EXERCISE AIM
Give the lines of the material verbatim, from the first line to the line with "metrics, run 1", including both.

SUPPLIED MATERIAL
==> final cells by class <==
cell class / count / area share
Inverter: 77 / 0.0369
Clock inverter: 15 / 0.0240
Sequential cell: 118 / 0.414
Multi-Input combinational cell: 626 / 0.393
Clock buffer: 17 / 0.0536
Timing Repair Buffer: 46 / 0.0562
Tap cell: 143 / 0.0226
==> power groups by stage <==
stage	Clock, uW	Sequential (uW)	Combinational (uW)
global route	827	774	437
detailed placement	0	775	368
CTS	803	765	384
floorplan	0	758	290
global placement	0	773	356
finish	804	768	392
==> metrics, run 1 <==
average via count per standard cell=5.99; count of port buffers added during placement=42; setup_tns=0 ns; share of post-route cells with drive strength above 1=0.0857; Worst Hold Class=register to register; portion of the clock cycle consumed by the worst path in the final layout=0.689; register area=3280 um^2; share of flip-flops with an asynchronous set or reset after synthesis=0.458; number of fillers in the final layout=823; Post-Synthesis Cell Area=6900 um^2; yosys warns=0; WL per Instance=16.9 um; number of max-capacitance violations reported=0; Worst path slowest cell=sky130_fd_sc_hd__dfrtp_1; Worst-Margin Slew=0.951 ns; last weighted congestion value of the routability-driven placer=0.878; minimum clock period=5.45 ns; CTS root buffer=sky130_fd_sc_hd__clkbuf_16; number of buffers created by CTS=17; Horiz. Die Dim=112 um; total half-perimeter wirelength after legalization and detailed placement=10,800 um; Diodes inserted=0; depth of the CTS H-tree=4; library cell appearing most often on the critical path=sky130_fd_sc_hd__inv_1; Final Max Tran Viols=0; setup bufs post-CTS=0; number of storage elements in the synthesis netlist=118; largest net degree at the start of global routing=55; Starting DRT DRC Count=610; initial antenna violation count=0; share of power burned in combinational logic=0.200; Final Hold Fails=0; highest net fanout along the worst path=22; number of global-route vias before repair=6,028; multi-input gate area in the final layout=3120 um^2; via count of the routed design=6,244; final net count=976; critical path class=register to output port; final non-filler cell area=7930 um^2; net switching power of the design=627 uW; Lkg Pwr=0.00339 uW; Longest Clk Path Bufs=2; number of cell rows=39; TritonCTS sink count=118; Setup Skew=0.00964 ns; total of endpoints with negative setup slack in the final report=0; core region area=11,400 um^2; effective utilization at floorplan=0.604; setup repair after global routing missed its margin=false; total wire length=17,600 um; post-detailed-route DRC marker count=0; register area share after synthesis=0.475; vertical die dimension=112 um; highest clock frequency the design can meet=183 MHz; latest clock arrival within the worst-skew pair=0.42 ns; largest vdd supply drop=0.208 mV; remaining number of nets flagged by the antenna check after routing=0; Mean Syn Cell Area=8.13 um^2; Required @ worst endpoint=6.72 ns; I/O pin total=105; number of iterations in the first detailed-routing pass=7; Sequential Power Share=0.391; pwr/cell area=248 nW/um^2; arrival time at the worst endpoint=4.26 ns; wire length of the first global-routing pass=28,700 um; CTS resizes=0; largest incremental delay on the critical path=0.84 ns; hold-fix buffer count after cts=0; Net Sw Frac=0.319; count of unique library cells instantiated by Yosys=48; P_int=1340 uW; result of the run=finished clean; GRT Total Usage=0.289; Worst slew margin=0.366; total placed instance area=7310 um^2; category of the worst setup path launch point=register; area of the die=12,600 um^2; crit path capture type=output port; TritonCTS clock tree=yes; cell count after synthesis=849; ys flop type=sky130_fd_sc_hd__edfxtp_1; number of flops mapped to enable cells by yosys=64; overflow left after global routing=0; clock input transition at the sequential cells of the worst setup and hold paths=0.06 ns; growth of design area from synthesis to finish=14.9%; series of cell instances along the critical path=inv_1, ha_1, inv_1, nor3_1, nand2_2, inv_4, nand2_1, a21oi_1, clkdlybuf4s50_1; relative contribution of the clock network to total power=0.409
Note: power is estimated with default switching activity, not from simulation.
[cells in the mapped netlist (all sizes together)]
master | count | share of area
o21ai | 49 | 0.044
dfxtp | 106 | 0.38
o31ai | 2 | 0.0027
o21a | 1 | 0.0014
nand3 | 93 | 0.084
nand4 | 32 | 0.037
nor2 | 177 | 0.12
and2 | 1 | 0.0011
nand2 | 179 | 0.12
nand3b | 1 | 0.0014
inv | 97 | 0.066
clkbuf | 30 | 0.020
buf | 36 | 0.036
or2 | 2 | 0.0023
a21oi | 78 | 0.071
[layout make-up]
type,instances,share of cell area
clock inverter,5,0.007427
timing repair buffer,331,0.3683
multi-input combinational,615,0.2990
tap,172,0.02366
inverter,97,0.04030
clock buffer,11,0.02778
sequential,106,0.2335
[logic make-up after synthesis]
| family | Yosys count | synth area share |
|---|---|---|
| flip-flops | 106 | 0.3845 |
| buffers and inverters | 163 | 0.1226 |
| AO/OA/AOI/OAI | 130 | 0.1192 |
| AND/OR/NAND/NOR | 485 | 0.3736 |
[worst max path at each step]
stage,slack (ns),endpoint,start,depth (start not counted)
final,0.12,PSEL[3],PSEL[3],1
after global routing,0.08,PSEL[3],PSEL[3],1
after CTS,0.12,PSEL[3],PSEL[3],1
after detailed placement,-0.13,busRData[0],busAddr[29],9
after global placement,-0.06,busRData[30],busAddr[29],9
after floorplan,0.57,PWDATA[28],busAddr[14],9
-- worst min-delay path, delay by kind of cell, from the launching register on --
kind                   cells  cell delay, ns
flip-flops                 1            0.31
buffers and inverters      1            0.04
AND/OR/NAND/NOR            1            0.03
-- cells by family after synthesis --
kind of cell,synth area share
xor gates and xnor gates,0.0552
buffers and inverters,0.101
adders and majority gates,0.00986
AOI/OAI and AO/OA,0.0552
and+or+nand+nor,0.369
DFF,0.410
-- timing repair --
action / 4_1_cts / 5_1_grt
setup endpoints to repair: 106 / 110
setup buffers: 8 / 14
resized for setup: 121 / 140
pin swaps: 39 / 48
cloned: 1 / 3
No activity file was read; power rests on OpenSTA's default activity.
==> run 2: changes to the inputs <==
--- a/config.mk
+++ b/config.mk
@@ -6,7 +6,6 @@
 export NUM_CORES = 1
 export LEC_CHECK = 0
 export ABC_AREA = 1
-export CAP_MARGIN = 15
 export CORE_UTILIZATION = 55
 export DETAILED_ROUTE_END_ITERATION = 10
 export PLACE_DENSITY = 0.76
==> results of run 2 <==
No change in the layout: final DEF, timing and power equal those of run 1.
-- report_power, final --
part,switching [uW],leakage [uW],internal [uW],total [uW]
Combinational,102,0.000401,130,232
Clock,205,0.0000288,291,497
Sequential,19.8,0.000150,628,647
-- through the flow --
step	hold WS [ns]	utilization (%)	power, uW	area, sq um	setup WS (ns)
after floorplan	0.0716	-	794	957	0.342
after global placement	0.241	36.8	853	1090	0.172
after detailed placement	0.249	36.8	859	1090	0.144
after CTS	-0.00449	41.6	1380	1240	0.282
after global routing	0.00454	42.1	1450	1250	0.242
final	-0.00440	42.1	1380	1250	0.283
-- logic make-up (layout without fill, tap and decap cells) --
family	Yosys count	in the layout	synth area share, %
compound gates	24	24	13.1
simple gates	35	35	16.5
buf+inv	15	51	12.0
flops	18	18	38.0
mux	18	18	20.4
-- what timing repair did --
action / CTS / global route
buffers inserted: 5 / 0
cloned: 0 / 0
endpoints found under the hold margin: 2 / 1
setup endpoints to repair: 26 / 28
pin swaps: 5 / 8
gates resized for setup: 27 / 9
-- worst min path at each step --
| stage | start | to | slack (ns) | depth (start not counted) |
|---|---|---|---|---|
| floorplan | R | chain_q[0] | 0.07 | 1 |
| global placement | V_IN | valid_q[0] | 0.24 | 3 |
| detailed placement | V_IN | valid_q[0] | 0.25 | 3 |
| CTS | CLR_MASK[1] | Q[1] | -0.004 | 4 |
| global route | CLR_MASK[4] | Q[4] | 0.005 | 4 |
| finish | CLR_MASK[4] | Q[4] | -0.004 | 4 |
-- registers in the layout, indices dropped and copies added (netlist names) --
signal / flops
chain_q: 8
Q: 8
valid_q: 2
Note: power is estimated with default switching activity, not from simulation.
`src/rtl/vending_machine_fsm.sv`:
```
// Coin-operated vending controller: 15-unit product, 5/10-unit coins, registered pulse outputs.
// Optional idle-credit refund is compiled in when VENDING_REFUND_EN is defined.
module vending_machine_fsm #(
    parameter int unsigned IDLE_CYCLES = 1
) (
    input  logic       clk,
    input  logic       rst,
    input  logic [1:0] data,
    output logic [1:0] change,
    output logic       product
);

    typedef enum logic [1:0] {
        S0  = 2'b00,
        S5  = 2'b01,
        S10 = 2'b10
    } state_e;

    typedef enum logic [1:0] {
        COIN_NONE    = 2'b00,
        COIN_5       = 2'b01,
        COIN_10      = 2'b10,
        COIN_INVALID = 2'b11
    } coin_e;

    typedef enum logic [1:0] {
        CHG_NONE = 2'b00,
        CHG_5    = 2'b01,
        CHG_10   = 2'b10
    } change_e;

    if (IDLE_CYCLES < 1 || IDLE_CYCLES > 15) begin : g_idle_cycles_range
        $error("vending_machine_fsm: IDLE_CYCLES must be in 1..15");
    end

    state_e  state_q, state_d;
    change_e change_q, change_d;
    logic    product_q, product_d;
    coin_e   coin;

    assign coin = coin_e'(data);

`ifdef VENDING_REFUND_EN
    localparam logic [3:0] IDLE_LAST = 4'(IDLE_CYCLES - 1);

    logic [3:0] idle_cnt_q, idle_cnt_d;

    always_ff @(posedge clk or posedge rst) begin
        if (rst) begin
            idle_cnt_q <= '0;
        end else begin
            idle_cnt_q <= idle_cnt_d;
        end
    end
`endif

    always_ff @(posedge clk or posedge rst) begin
        if (rst) begin
            state_q   <= S0;
            change_q  <= CHG_NONE;
            product_q <= 1'b0;
        end else begin
            state_q   <= state_d;
            change_q  <= change_d;
            product_q <= product_d;
        end
    end

    always_comb begin
        state_d   = state_q;
        change_d  = CHG_NONE;
        product_d = 1'b0;
`ifdef VENDING_REFUND_EN
        idle_cnt_d = idle_cnt_q;
`endif

        unique case (coin)
            COIN_5: begin
`ifdef VENDING_REFUND_EN
                idle_cnt_d = '0;
`endif
                unique case (state_q)
                    S0:  state_d = S5;
                    S5:  state_d = S10;
                    S10: begin
                        state_d   = S0;
                        product_d = 1'b1;
                    end
                    default: state_d = S0;
                endcase
            end

            COIN_10: begin
`ifdef VENDING_REFUND_EN
                idle_cnt_d = '0;
`endif
                unique case (state_q)
                    S0: state_d = S10;
                    S5: begin
                        state_d   = S0;
                        product_d = 1'b1;
                    end
                    S10: begin
                        state_d   = S0;
                        product_d = 1'b1;
                        change_d  = CHG_5;
                    end
                    default: state_d = S0;
                endcase
            end

            COIN_NONE: begin
`ifdef VENDING_REFUND_EN
                // Credit is returned as the coin that matches it; counter resets with S0.
                if (state_q == S0) begin
                    idle_cnt_d = '0;
                end else if (idle_cnt_q == IDLE_LAST) begin
                    state_d    = S0;
                    idle_cnt_d = '0;
                    change_d   = (state_q == S5) ? CHG_5 : CHG_10;
                end else begin
                    idle_cnt_d = idle_cnt_q + 4'd1;
                end
`endif
            end

            default: begin
                // Invalid coin: credit and idle count held, nothing dispensed.
            end
        endcase
    end

    assign change  = change_q;
    assign product = product_q;

endmodule

```
`config.mk`:
```
export PLATFORM = sky130hd
export DESIGN_NAME = vending_machine_fsm
export DESIGN_NICKNAME = d
export VERILOG_FILES = /design/src/rtl/vending_machine_fsm.sv
export SDC_FILE = /design/constraint.sdc
export NUM_CORES = 1
export LEC_CHECK = 0
export ABC_CLOCK_PERIOD_IN_PS = 2300
export BUFFER_PORTS_ARGS = -buffer_cell sky130_fd_sc_hd__buf_2
export CAP_MARGIN = 10
export CORE_AREA = 2 2 39 41
export DETAILED_ROUTE_END_ITERATION = 7
export DIE_AREA = 0 0 41 43
export PLACE_DENSITY = 0.37
export SLEW_MARGIN = 20
export SYNTH_ARGS = -nofsm -noshare
export SYNTH_HDL_FRONTEND = slang
export SYNTH_SLANG_ARGS = --single-unit
```
`constraint.sdc`:
```
create_clock -name clk -period 2.3 [get_ports clk]
set_clock_uncertainty 0.1 [all_clocks]
set_input_delay 0.69 -clock clk [delete_from_list [all_inputs] [get_ports clk]]
set_output_delay 0.69 -clock clk [all_outputs]
set_load 0.02 [all_outputs]
```
==> flow_summary.ini <==
[run_status]
status = finished clean

[timing]
finalMaxSlewViolations = 0
fin_ws_ns = 0.7834
setup_tns_ns = 0
final-hold-violation-count = 0
setup_viol = 0
rsz0062_at_grt = no
fmax_mhz = 659.4
fin_crit_sh_pct = 65.94
period_needed_ns = 1.517

[die]
rows = 14
core_mm2 = 0.001384
ios = 7
dieArea_mm2 = 0.001763
die_height_um = 43
initial_core_util_pct = 17.54
dieWidth_um = 41

[setup_path]
critPathRequiredTime_ns = 1.51
path_class = reg -> out
crit_path_max_fanout = 1
start_kind = flop
crit_chain = buf_2
critical-path-top-delay-family = flip-flops
crit_buf_inv = 1
crit_arrival_ns = 0.73
cp_slowest_stage_delay_ns = 0.35
cp-end-kind = output pin
r2r_setup_slack_ns = 1.10
cp_slowest_cell = dfrtp_1

[routing]
antenna_left = 0
drt_iter0_markers = 0
drcViolationCount = 0
drt-total-wl_um = 345
vias = 161
dr.pass1.iters = 1
wl_per_cell_um = 7.340
avgViaCountPerCell = 3.426

[power_and_ir_drop]
vdd_drop_max_mv = 0.2958
power_uw = 284.4
leakage_nw = 0.1716
power_density_mw_per_mm2 = 939.4

[clock_network]
cts_root_buffer = clkbuf_4
insertion_delay_ns = 0.23
hold_buffers = 0
tritoncts = yes
htree_num_levels = 1
post_cts_buffers = 0
clk_path_buf_depth = 2
post_cts_resized = 0
path_clk_slew_ns = 0.04
clock-sinks = 4
cts_buffers = 3

[synthesis]
yosysTopAreaCell = dfrtp_1
ys_warn_count = 0
synth_top_area_share_pct = 41.24
syn_nets = 33
ys_seq_area_share_pct = 41.24
syn_inst = 24
syn_avg_cell_area_um2 = 10.11
syn-cell-area_um2 = 242.7
yosysUniqueCellTypes = 12
synthTopCellsByArea = dfrtp_1 (41%), ha_1 (26%), inv_1 (7.7%)
ys_ff_latch = 4

[global_route]
grt_max_degree = 6
antenna_found_initial = 0
grt_overflow_total = 0
gr-usage-all-layers_pct = 5.544
grt_first_pass_wirelength_um = 621
grt_pass1_vias = 167

[cells_and_area]
area_growth_pct = 24.74
fillers = 150
multi_input_area_um2 = 116.4
antenna_cells = 0
seq_area_um2 = 100.1
layout-drive-gt1-share_pct = 29.03
layout.nets = 42

[hold_path]
hold_class = in -> async

[placement]
post-place-ws_ns = 0.6647
routabilityCongestion = 0.6602
dp_hpwl_um = 297.8
portBuffers = 5

[run]
maxCapViolCount = 0
## Yosys cell counts
library cell and n:
a22o_1 1, a22oi_1 1, and2_2 1, buf_4 1, conb_1 1, dfrtp_1 4
ha_1 5, inv_1 5, mux2i_1 1, nand2_1 1, nor2_1 2, o21ai_1 1
## routing by layer
metal / global-route usage (%) / vias up / part of all wire, %
met5: 0 / - / 0
met4: 2.000 / 0 / 0
met3: 4.712 / 0 / 12
met2: 6.563 / 6 / 39
met1: 7.166 / 67 / 48
li1: - / 88 / -
## worst paths after layout
kind	from	cells after the start	endpoint
worst max-delay path	change[0]	1	change[0]
worst min-delay path	rst	2	state_q[1]
worst max register to register	state_q[0]	4	product
max in group asynchronous	rst	2	product
min in group clk	state_q[1]	2	state_q[1]
worst min register to register	state_q[1]	2	state_q[1]
## stage by stage
stage | cells | hold WS [ns] | util [%] | instance area, um^2
final | 47 | 0.2232 | 21.88 | 302.8
after global routing | 47 | 0.2313 | 21.88 | 302.8
after CTS | 47 | 0.2192 | 21.88 | 302.8
after detailed placement | 44 | 0.4324 | 20.25 | 280.3
after global placement | 44 | 0.4449 | 20.25 | 280.3
after floorplan | 24 | 0.3561 | - | 242.7
## power by group
part	leakage [nW]	internal, mW	total [mW]	switching (mW)
combinational	0.105	0.0422	0.0936	0.0514
sequential	0.0529	0.0920	0.106	0.0140
clock	0.0138	0.0582	0.0849	0.0267
total	0.172	0.192	0.284	0.0921
## cells by family (layout without fill, tap and decap cells)
group / Yosys count / in the layout / share of synthesized area [%]
adder cells (fa/ha/maj): 5 / 5 / 25.77
buffers and inverters: 6 / 13 / 10.83
AO/OA/AOI/OAI: 3 / 3 / 8.763
multiplexers: 1 / 1 / 4.124
AND/OR/NAND/NOR: 4 / 4 / 7.733
flip-flops: 4 / 4 / 41.24
other: 1 / 1 / 1.545
## cell usage in the layout, fill, tap and decap left out
master	netlist	final
a22o_1	1	1
dfrtp_1	4	4
clkbuf_4	0	3
mux2i_1	1	1
o21ai_1	1	1
nand2_1	1	1
ha_1	5	5
nor2_1	2	2
a22oi_1	1	1
inv_1	5	5
conb_1	1	1
and2_2	1	1
buf_2	0	5
## registers in the layout, indices dropped and copies added (netlist names)
name and flops:
state_q 2, change 1, product 1
## cell type report
class | instances | share of cell area, %
clock buffer | 3 | 7.438
inverter | 5 | 6.198
multi-input combinational | 14 | 38.43
sequential | 4 | 33.06
tap | 16 | 6.612
timing repair buffer | 5 | 8.264
(Power assumes the default switching activity.)
==> src/rtl/pulse_gate_scheduler.sv <==
// Round-robin gated pulse counter: one count datapath is time-shared across
// CHANNELS synchronised pulse inputs and each result leaves on valid/ready.
module pulse_gate_scheduler #(
  parameter int unsigned  CHANNELS      = 32'd4,
  parameter int unsigned  GATE_CYCLES   = 32'd200000000,
  parameter int unsigned  SETTLE_CYCLES = 32'd2,
  parameter int unsigned  CNT_WIDTH     = 32'd8,
  localparam int unsigned CW            = $clog2(CHANNELS)
) (
  input  logic                 clk_in,
  input  logic                 rst_in,
  input  logic [CHANNELS-1:0]  pulse_in,
  input  logic                 start_in,
  input  logic                 continuous_in,
  input  logic                 result_ready_in,
  output logic                 result_valid_out,
  output logic [CW-1:0]        result_chan_out,
  output logic [CNT_WIDTH-1:0] result_count_out,
  output logic                 result_ovf_out,
  output logic                 gate_out,
  output logic                 busy_out
);

  typedef enum logic [1:0] {
    ST_IDLE   = 2'd0,
    ST_SETTLE = 2'd1,
    ST_GATE   = 2'd2,
    ST_REPORT = 2'd3
  } state_t;

  localparam logic [CW-1:0]        CHAN_LAST   = CW'(CHANNELS - 32'd1);
  localparam logic [CNT_WIDTH-1:0] CNT_MAX     = {CNT_WIDTH{1'b1}};
  localparam logic [31:0]          SETTLE_LAST = 32'(SETTLE_CYCLES - 32'd1);
  localparam logic [31:0]          GATE_LAST   = 32'(GATE_CYCLES - 32'd1);

  logic [CHANNELS-1:0]  sync1_r, sync2_r, sync2_d_r, edge_r;
  state_t               state_r, state_s;
  logic [CW-1:0]        chan_r, chan_s;
  logic [31:0]          timer_r, timer_s;
  logic [CNT_WIDTH-1:0] count_r, count_s, inc_count_s;
  logic                 ovf_r, ovf_s, inc_ovf_s, edge_sel_s;
  logic                 valid_r, valid_s, rovf_r, rovf_s;
  logic [CW-1:0]        rchan_r, rchan_s;
  logic [CNT_WIDTH-1:0] rcount_r, rcount_s;
  logic                 gate_r, gate_s, busy_r, busy_s;

  assign result_valid_out = valid_r;
  assign result_chan_out  = rchan_r;
  assign result_count_out = rcount_r;
  assign result_ovf_out   = rovf_r;
  assign gate_out         = gate_r;
  assign busy_out         = busy_r;

  // Per-channel 2-flop synchroniser followed by a registered rising-edge strobe
  always_ff @(posedge clk_in) begin
    if (rst_in) begin
      sync1_r   <= {CHANNELS{1'b0}};
      sync2_r   <= {CHANNELS{1'b0}};
      sync2_d_r <= {CHANNELS{1'b0}};
      edge_r    <= {CHANNELS{1'b0}};
    end else begin
      sync1_r   <= pulse_in;
      sync2_r   <= sync1_r;
      sync2_d_r <= sync2_r;
      edge_r    <= sync2_r & ~sync2_d_r;
    end
  end

  // Scheduler state and registered result/status outputs
  always_ff @(posedge clk_in) begin
    if (rst_in) begin
      state_r  <= ST_IDLE;
      chan_r   <= {CW{1'b0}};
      timer_r  <= 32'd0;
      count_r  <= {CNT_WIDTH{1'b0}};
      ovf_r    <= 1'b0;
      valid_r  <= 1'b0;
      rchan_r  <= {CW{1'b0}};
      rcount_r <= {CNT_WIDTH{1'b0}};
      rovf_r   <= 1'b0;
      gate_r   <= 1'b0;
      busy_r   <= 1'b0;
    end else begin
      state_r  <= state_s;
      chan_r   <= chan_s;
      timer_r  <= timer_s;
      count_r  <= count_s;
      ovf_r    <= ovf_s;
      valid_r  <= valid_s;
      rchan_r  <= rchan_s;
      rcount_r <= rcount_s;
      rovf_r   <= rovf_s;
      gate_r   <= gate_s;
      busy_r   <= busy_s;
    end
  end

  // Next-state, saturating count and result capture
  always_comb begin
    edge_sel_s = edge_r[chan_r];
    if (edge_sel_s && (count_r != CNT_MAX)) begin
      inc_count_s = count_r + CNT_WIDTH'(1'b1);
    end else begin
      inc_count_s = count_r;
    end
    inc_ovf_s = ovf_r | (edge_sel_s & (count_r == CNT_MAX));

    state_s  = state_r;
    chan_s   = chan_r;
    timer_s  = timer_r;
    count_s  = count_r;
    ovf_s    = ovf_r;
    valid_s  = valid_r;
    rchan_s  = rchan_r;
    rcount_s = rcount_r;
    rovf_s   = rovf_r;

    case (state_r)
      ST_IDLE: begin
        if (start_in) begin
          state_s = ST_SETTLE;
          chan_s  = {CW{1'b0}};
          timer_s = 32'd0;
        end else begin
          state_s = ST_IDLE;
        end
      end
      ST_SETTLE: begin
        count_s = {CNT_WIDTH{1'b0}};
        ovf_s   = 1'b0;
        if (timer_r == SETTLE_LAST) begin
          state_s = ST_GATE;
          timer_s = 32'd0;
        end else begin
          timer_s = timer_r + 32'd1;
        end
      end
      ST_GATE: begin
        count_s = inc_count_s;
        ovf_s   = inc_ovf_s;
        if (timer_r == GATE_LAST) begin
          // The last gate cycle's edge is folded straight into the result
          state_s  = ST_REPORT;
          timer_s  = 32'd0;
          valid_s  = 1'b1;
          rchan_s  = chan_r;
          rcount_s = inc_count_s;
          rovf_s   = inc_ovf_s;
        end else begin
          timer_s = timer_r + 32'd1;
        end
      end
      ST_REPORT: begin
        if (valid_r && result_ready_in) begin
          valid_s = 1'b0;
          timer_s = 32'd0;
          if ((chan_r == CHAN_LAST) && !continuous_in) begin
            state_s = ST_IDLE;
          end else begin
            state_s = ST_SETTLE;
            chan_s  = (chan_r == CHAN_LAST) ? {CW{1'b0}} : chan_r + CW'(1'b1);
          end
        end else begin
          state_s = ST_REPORT;
        end
      end
      default: begin
        state_s = ST_IDLE;
        chan_s  = {CW{1'b0}};
        timer_s = 32'd0;
        valid_s = 1'b0;
      end
    endcase

    gate_s = (state_s == ST_GATE);
    busy_s = (state_s != ST_IDLE);
  end

endmodule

OUTPUT FOR THIS EXERCISE
==> final cells by class <==
cell class / count / area share
Inverter: 77 / 0.0369
Clock inverter: 15 / 0.0240
Sequential cell: 118 / 0.414
Multi-Input combinational cell: 626 / 0.393
Clock buffer: 17 / 0.0536
Timing Repair Buffer: 46 / 0.0562
Tap cell: 143 / 0.0226
==> power groups by stage <==
stage	Clock, uW	Sequential (uW)	Combinational (uW)
global route	827	774	437
detailed placement	0	775	368
CTS	803	765	384
floorplan	0	758	290
global placement	0	773	356
finish	804	768	392
==> metrics, run 1 <==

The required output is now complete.